Empresarios agrícolas del oriente de Bolivia criticaron las políticas del Gobierno de Evo Morales porque, a su juicio, ponen en riesgo la seguridad alimentaria del país y lo convierten en dependiente de otras naciones.
El presidente de la Confederación Agropecuaria Nacional (Confeagro), Christian Sattori, afirmó en el foro Crisis Alimentaria Mundial, Oportunidades y Desafíos, que todos están preocupados por la crisis alimentaria, pero “lo lamentable es que no todos son capaces de dar respuestas adecuadas”.
Sattori sostuvo que 850 millones de personas en el mundo sufren de hambre y que de esa cifra, 820 millones viven en países pobres.
La solución contra esa crisis pasa por producir más alimentos, aumentar la productividad, algo que “lamentablemente en Bolivia no pasa, porque el Gobierno, por cumplir una agenda política, está en guerra total contra los productores”, agregó Sattori.
El empresario también se quejó de que, por las políticas del Ejecutivo, el Estado ha comenzado a reemplazar a los productores privados, alejando, en su opinión, la posibilidad de que Bolivia alcance una soberanía alimentaria.
Recordó diversas prohibiciones a las exportaciones que Morales decretó este año, los límites a los precios, las licencias que ha establecido para la exportación y los subsidios al consumidor.
La administración de Morales ha defendido esas medidas con el argumento de que están destinadas a frenar la inflación que en junio pasado sobrepasó el ocho por ciento, que era la meta anual.
PIERDEN MERCADOS IMPORTANTES
En el foro, las medidas del Gobierno fueron, además, calificadas como “reactivas” por Limberg Menacho, gerente Técnico del privado Instituto Boliviano de Comercio Exterior (IBCE).
“Las medidas aplicadas por el Gobierno no son coherentes con el desarrollo del comercio exterior boliviano, sino que lo afectan gravemente”, explicó al sostener que provocan la pérdida de mercados que costaron muchos años conquistar y ahuyentan las inversiones.

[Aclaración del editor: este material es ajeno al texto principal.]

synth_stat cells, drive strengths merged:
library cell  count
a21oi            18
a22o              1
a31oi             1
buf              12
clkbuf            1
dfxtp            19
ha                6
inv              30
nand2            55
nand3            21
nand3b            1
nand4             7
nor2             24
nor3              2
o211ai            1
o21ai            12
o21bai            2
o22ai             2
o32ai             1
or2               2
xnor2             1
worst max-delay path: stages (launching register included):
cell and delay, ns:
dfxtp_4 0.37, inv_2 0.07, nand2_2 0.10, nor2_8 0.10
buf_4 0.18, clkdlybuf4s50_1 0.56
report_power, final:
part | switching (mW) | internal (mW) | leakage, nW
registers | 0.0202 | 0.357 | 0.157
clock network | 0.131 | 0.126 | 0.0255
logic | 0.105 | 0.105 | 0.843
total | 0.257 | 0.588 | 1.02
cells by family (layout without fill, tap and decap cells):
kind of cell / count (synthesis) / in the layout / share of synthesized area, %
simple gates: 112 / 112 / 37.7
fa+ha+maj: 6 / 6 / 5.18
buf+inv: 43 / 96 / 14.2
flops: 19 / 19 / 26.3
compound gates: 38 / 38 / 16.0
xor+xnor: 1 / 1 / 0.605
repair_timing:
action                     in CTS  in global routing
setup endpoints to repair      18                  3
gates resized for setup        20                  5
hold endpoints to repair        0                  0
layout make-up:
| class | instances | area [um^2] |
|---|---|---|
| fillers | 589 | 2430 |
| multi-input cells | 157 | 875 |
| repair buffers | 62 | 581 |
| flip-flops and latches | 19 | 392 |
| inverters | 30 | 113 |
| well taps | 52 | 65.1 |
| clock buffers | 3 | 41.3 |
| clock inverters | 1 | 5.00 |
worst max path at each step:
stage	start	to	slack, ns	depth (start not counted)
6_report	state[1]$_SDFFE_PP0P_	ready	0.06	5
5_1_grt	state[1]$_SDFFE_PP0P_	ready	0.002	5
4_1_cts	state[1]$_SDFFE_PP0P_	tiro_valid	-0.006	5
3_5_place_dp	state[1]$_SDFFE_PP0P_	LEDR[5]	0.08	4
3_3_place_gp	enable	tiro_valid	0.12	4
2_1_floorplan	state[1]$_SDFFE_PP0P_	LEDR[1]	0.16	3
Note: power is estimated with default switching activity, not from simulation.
--- src/rtl/hex_scan_driver.sv ---
// hex_scan_driver: time-multiplexed hex digit scanner with a double-buffered frame load.
// Ports: clk/rst (async active-high); load/data_in/blank_in/ready form the frame
// load handshake; nibble_out/digit_en/blank_out drive the shared segment decoders;
// frame_done pulses once per full scan.
module hex_scan_driver #(
  parameter int NUM_DIGITS  = 4,
  parameter int DIGIT_TICKS = 4,
  parameter int DEAD_TICKS  = 1,
  parameter int TICK_W      = 16
) (
  input  logic                    clk,
  input  logic                    rst,
  input  logic                    load,
  input  logic [4*NUM_DIGITS-1:0] data_in,
  input  logic [NUM_DIGITS-1:0]   blank_in,
  output logic                    ready,
  output logic [3:0]              nibble_out,
  output logic [NUM_DIGITS-1:0]   digit_en,
  output logic                    blank_out,
  output logic                    frame_done
);
  localparam int IDX_W = $clog2(NUM_DIGITS);
  localparam logic [TICK_W-1:0] ON_LAST = TICK_W'(DIGIT_TICKS - 1);
  localparam logic [TICK_W-1:0] DEAD_LAST = TICK_W'(DEAD_TICKS > 0 ? DEAD_TICKS - 1 : 0);
  localparam logic [IDX_W-1:0] IDX_LAST = IDX_W'(NUM_DIGITS - 1);
  typedef enum logic [1:0] {START, ON, DEAD} state_t;
  state_t state_q, state_d;
  logic [IDX_W-1:0] idx_q, idx_d;
  logic [TICK_W-1:0] tick_q, tick_d;
  logic [NUM_DIGITS-1:0][3:0] disp_q, disp_d, pend_q, pend_d;
  logic [NUM_DIGITS-1:0] dblank_q, dblank_d, pblank_q, pblank_d;
  logic [NUM_DIGITS-1:0] en_q, en_d;
  logic [3:0] nib_q, nib_d;
  logic pend_valid_q, pend_valid_d, ready_q, ready_d, blank_q, blank_d, fd_q, fd_d;
  logic advance, wrap, commit, accept;
  always_comb begin
    advance = (state_q == ON && tick_q == ON_LAST && DEAD_TICKS == 0) ||
              (state_q == DEAD && tick_q == DEAD_LAST);
    wrap = advance && idx_q == IDX_LAST;
    state_d = (state_q == START || advance) ? ON :
              (state_q == ON && tick_q == ON_LAST) ? DEAD : state_q;
    // every phase change (and a same-state ON->ON advance) restarts the phase counter
    tick_d = (state_d != state_q || advance) ? '0 : tick_q + TICK_W'(1);
    idx_d = (state_q == START || wrap) ? '0 : advance ? idx_q + IDX_W'(1) : idx_q;
    commit = wrap && pend_valid_q;
    accept = load && ready_q;
    disp_d = commit ? pend_q : disp_q;
    dblank_d = commit ? pblank_q : dblank_q;
    pend_d = accept ? data_in : pend_q;
    pblank_d = accept ? blank_in : pblank_q;
    pend_valid_d = accept || (pend_valid_q && !commit);
    ready_d = !pend_valid_d;
    // outputs decode the next state so they line up with the phase they describe,
    // and a just-committed frame is already visible on digit 0
    en_d = (state_d == ON && !dblank_d[idx_d]) ? NUM_DIGITS'(1) << idx_d : '0;
    nib_d = state_d == ON ? disp_d[idx_d] : nib_q;
    blank_d = ~|en_d;
    fd_d = wrap;
  end
  always_ff @(posedge clk or posedge rst) begin
    if (rst) begin
      state_q <= START;
      idx_q <= '0;
      tick_q <= '0;
      disp_q <= '0;
      dblank_q <= '1;
      pend_q <= '0;
      pblank_q <= '0;
      pend_valid_q <= 1'b0;
      ready_q <= 1'b1;
      nib_q <= '0;
      en_q <= '0;
      blank_q <= 1'b1;
      fd_q <= 1'b0;
    end else begin
      state_q <= state_d;
      idx_q <= idx_d;
      tick_q <= tick_d;
      disp_q <= disp_d;
      dblank_q <= dblank_d;
      pend_q <= pend_d;
      pblank_q <= pblank_d;
      pend_valid_q <= pend_valid_d;
      ready_q <= ready_d;
      nib_q <= nib_d;
      en_q <= en_d;
      blank_q <= blank_d;
      fd_q <= fd_d;
    end
  end
  assign ready = ready_q;
  assign nibble_out = nib_q;
  assign digit_en = en_q;
  assign blank_out = blank_q;
  assign frame_done = fd_q;
endmodule
File: src/rtl/svm_dot_accum.sv
// Slice-VM decision stage: per-SV dot products, alpha scaling,
// frame sum plus bias, one signed decision and class bit per frame.
module svm_dot_accum #(
   parameter int VEC_LEN = 32,
   parameter int NUM_SV = 4,
   parameter int DOT_W = 24,
   parameter int DEC_W = 40,
   parameter logic signed [DEC_W-1:0] BIAS = '0,
   localparam int SW = (NUM_SV > 1) ? $clog2(NUM_SV) : 1,
   localparam int EW = $clog2(VEC_LEN)
) (
   input  logic                    clk,
   input  logic                    reset,
   input  logic                    dv,
   input  logic                    flush,
   input  logic signed [8:0]       feat_in,
   input  logic signed [8:0]       sv_in,
   input  logic signed [8:0]       svcoeff,
   output logic signed [DEC_W-1:0] decision,
   output logic                    class_out,
   output logic                    result_valid,
   output logic                    busy,
   output logic [SW-1:0]           sv_idx
);

   localparam int PW = DOT_W + 9;

   logic [EW-1:0]           elem_cnt;
   logic [SW-1:0]           sv_cnt;
   logic signed [DOT_W-1:0] dot_acc;
   logic signed [DOT_W-1:0] dot_q;
   logic signed [8:0]       coeff_q;
   logic                    scale_pend;
   logic                    last_sv;
   logic                    out_pend;
   logic signed [DEC_W-1:0] dec_acc;
   logic signed [DEC_W-1:0] decision_next;
   logic signed [17:0]      prod;
   logic signed [PW-1:0]    scaled;
   logic                    last_elem;
   logic                    last_vec;

   always_comb begin
      prod          = 18'(feat_in) * 18'(sv_in);
      scaled        = PW'(dot_q) * PW'(coeff_q);
      decision_next = dec_acc + BIAS;
      last_elem     = (elem_cnt == EW'(VEC_LEN - 1));
      last_vec      = (sv_cnt == SW'(NUM_SV - 1));
   end

   assign busy   = (elem_cnt != '0) | (sv_cnt != '0) | scale_pend | out_pend;
   assign sv_idx = sv_cnt;

   always_ff @(posedge clk) begin
      if (reset) begin
         elem_cnt     <= '0;
         sv_cnt       <= '0;
         dot_acc      <= '0;
         dot_q        <= '0;
         coeff_q      <= '0;
         scale_pend   <= 1'b0;
         last_sv      <= 1'b0;
         out_pend     <= 1'b0;
         dec_acc      <= '0;
         decision     <= '0;
         class_out    <= 1'b0;
         result_valid <= 1'b0;
      end else if (flush) begin
         // Drop the partial frame and anything still in flight.
         elem_cnt     <= '0;
         sv_cnt       <= '0;
         dot_acc      <= '0;
         scale_pend   <= 1'b0;
         last_sv      <= 1'b0;
         out_pend     <= 1'b0;
         dec_acc      <= '0;
         result_valid <= 1'b0;
      end else begin
         scale_pend   <= 1'b0;
         out_pend     <= 1'b0;
         result_valid <= 1'b0;
         if (dv) begin
            if (last_elem) begin
               dot_q      <= dot_acc + DOT_W'(prod);
               coeff_q    <= svcoeff;
               scale_pend <= 1'b1;
               last_sv    <= last_vec;
               dot_acc    <= '0;
               elem_cnt   <= '0;
               sv_cnt     <= last_vec ? '0 : sv_cnt + SW'(1);
            end else begin
               dot_acc  <= dot_acc + DOT_W'(prod);
               elem_cnt <= elem_cnt + EW'(1);
            end
         end
         if (scale_pend) begin
            dec_acc  <= dec_acc + DEC_W'(scaled);
            out_pend <= last_sv;
         end
         // Never coincides with a scale since vectors span >= 2 beats.
         if (out_pend) begin
            decision     <= decision_next;
            class_out    <= ~decision_next[DEC_W-1];
            result_valid <= 1'b1;
            dec_acc      <= '0;
         end
      end
   end

endmodule
==> src/rtl/lsu_pkg.sv <==
// Shared definitions for the load/store memory-request path: FSM states,
// RV32 funct3 size/sign encodings and the access legality check.
package lsu_pkg;

    typedef enum logic [1:0] {
        S_IDLE,
        S_REQ,
        S_WAIT,
        S_RESP
    } lsu_state_e;

    localparam logic [2:0] F3_B  = 3'b000;
    localparam logic [2:0] F3_H  = 3'b001;
    localparam logic [2:0] F3_W  = 3'b010;
    localparam logic [2:0] F3_BU = 3'b100;
    localparam logic [2:0] F3_HU = 3'b101;

    // True when the access must be rejected: misaligned, or funct3 undefined
    // for this direction (stores have no unsigned forms).
    function automatic logic access_bad(input logic       wen,
                                        input logic [2:0] funct3,
                                        input logic [1:0] offset);
        logic bad;
        case (funct3)
            F3_B:    bad = 1'b0;
            F3_H:    bad = offset[0];
            F3_W:    bad = (offset != 2'b00);
            F3_BU:   bad = wen;
            F3_HU:   bad = wen | offset[0];
            default: bad = 1'b1;
        endcase
        return bad;
    endfunction

endpackage
**config.mk**
```make
export PLATFORM = sky130hd
export DESIGN_NAME = mul_sequencer
export DESIGN_NICKNAME = d
export VERILOG_FILES = /design/src/rtl/mul_sequencer_pkg.sv /design/src/rtl/mul_shift_add_dp.sv /design/src/rtl/mul_sequencer.sv
export SDC_FILE = /design/constraint.sdc
export NUM_CORES = 1
export LEC_CHECK = 0
export CORE_MARGIN = 8
export CORE_UTILIZATION = 40
export DETAILED_ROUTE_END_ITERATION = 12
export SYNTH_ARGS = -nofsm -noshare
export SYNTH_HDL_FRONTEND = slang
export SYNTH_SLANG_ARGS = --single-unit
```
**constraint.sdc**
```tcl
create_clock -name clk -period 5.65 [get_ports clk]
set_input_delay 1.695 -clock clk [delete_from_list [all_inputs] [get_ports clk]]
set_output_delay 1.695 -clock clk [all_outputs]
set_load 0.02 [all_outputs]
```
**src/rtl/mul_sequencer_pkg.sv**
```systemverilog
// rtl/mul_sequencer_pkg.sv - decode constants, state encoding and sizing helper for mul_sequencer
package mul_sequencer_pkg;

    localparam logic [6:0] OPC_ALU_R = 7'b0110011;
    localparam logic [6:0] F7_MULDIV = 7'b0000001;
    localparam logic [2:0] F3_MUL    = 3'b000;
    localparam logic [2:0] F3_MULHU  = 3'b011;

    typedef enum logic [1:0] {
        IDLE = 2'd0,
        BUSY = 2'd1,
        DONE = 2'd2
    } state_t;

    // Iteration counter width; a single-bit operand still needs a 1-bit counter.
    function automatic int cnt_width(input int data_w);
        return (data_w > 1) ? $clog2(data_w) : 1;
    endfunction

endpackage

```
**src/rtl/mul_shift_add_dp.sv**
```systemverilog
// rtl/mul_shift_add_dp.sv - radix-2 shift-add multiplier datapath (acc, mcand, mplier)
module mul_shift_add_dp #(
    parameter int DATA_W = 32
) (
    input  logic                  clk,
    input  logic                  rst,
    input  logic                  load,
    input  logic                  step,
    input  logic [DATA_W-1:0]     op_a,
    input  logic [DATA_W-1:0]     op_b,
    output logic [2*DATA_W-1:0]   acc_next
);

    logic [2*DATA_W-1:0] acc;
    logic [2*DATA_W-1:0] mcand;
    logic [DATA_W-1:0]   mplier;

    // Accumulator is double width, so the partial-product sum can never overflow.
    assign acc_next = mplier[0] ? (acc + mcand) : acc;

    always_ff @(posedge clk) begin
        if (rst) begin
            acc    <= '0;
            mcand  <= '0;
            mplier <= '0;
        end else if (load) begin
            acc    <= '0;
            mcand  <= {{DATA_W{1'b0}}, op_a};
            mplier <= op_b;
        end else if (step) begin
            acc    <= acc_next;
            mcand  <= mcand << 1;
            mplier <= mplier >> 1;
        end
    end

endmodule

```
**src/rtl/mul_sequencer.sv**
```systemverilog
// rtl/mul_sequencer.sv - EX-stage MUL/MULHU decode, stall control and iteration sequencing
module mul_sequencer
    import mul_sequencer_pkg::*;
#(
    parameter int DATA_W = 32
) (
    input  logic              clk,
    input  logic              rst,
    input  logic              ex_valid,
    input  logic [6:0]        opcode,
    input  logic [2:0]        funct3,
    input  logic [6:0]        funct7,
    input  logic [DATA_W-1:0] op_a,
    input  logic [DATA_W-1:0] op_b,
    input  logic              flush,
    output logic              stall,
    output logic              mul_done,
    output logic [DATA_W-1:0] mul_result
);

    localparam int               CNT_W    = cnt_width(DATA_W);
    localparam logic [CNT_W-1:0] CNT_LAST = CNT_W'(DATA_W - 1);

    state_t              state;
    state_t              state_next;
    logic [CNT_W-1:0]    cnt;
    logic                sel_hi;
    logic                start;
    logic                last;
    logic                load;
    logic                step;
    logic [2*DATA_W-1:0] acc_next;

    assign start = ex_valid && (opcode == OPC_ALU_R) && (funct7 == F7_MULDIV)
                && ((funct3 == F3_MUL) || (funct3 == F3_MULHU)) && !flush;
    assign last  = (cnt == CNT_LAST);

    mul_shift_add_dp #(
        .DATA_W (DATA_W)
    ) u_dp (
        .clk      (clk),
        .rst      (rst),
        .load     (load),
        .step     (step),
        .op_a     (op_a),
        .op_b     (op_b),
        .acc_next (acc_next)
    );

    always_comb begin
        state_next = state;
        stall      = 1'b0;
        mul_done   = 1'b0;
        load       = 1'b0;
        step       = 1'b0;
        case (state)
            IDLE: begin
                stall = start;
                if (start) begin
                    load       = 1'b1;
                    state_next = BUSY;
                end
            end
            BUSY: begin
                stall = 1'b1;
                // A redirect squashes the multiply; the partial product is simply dropped.
                if (flush) begin
                    state_next = IDLE;
                end else begin
                    step = 1'b1;
                    if (last) begin
                        state_next = DONE;
                    end
                end
            end
            DONE: begin
                mul_done   = 1'b1;
                state_next = IDLE;
            end
            default: begin
                state_next = IDLE;
            end
        endcase
    end

    always_ff @(posedge clk) begin
        if (rst) begin
            state      <= IDLE;
            cnt        <= '0;
            sel_hi     <= 1'b0;
            mul_result <= '0;
        end else begin
            state <= state_next;
            if (load) begin
                cnt    <= '0;
                sel_hi <= (funct3 == F3_MULHU);
            end else if (step) begin
                cnt <= cnt + 1'b1;
            end
            if (step && last) begin
                mul_result <= sel_hi ? acc_next[2*DATA_W-1:DATA_W] : acc_next[DATA_W-1:0];
            end
        end
    end

endmodule

```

Menacho abogó por “acciones inteligentes y de apoyo al aparato productivo” que conviertan a Bolivia en exportadora de alimentos.
Este país cuenta con 15 millones de hectáreas aptas para la producción, de las cuales utiliza menos de tres millones para la agricultura, explicó.
A su juicio, Bolivia está en condiciones de aprovechar la nueva crisis mundial y “dedicarse a producir más alimentos, garantizar su propio abastecimiento, generar saldos exportables, empleo, ingresos y alcanzar su soberanía alimentaria”.
En 2007 este país exportó un valor de 4,780 millones de dólares, pero alrededor del 70 por ciento fueron materias primas como el gas y los minerales.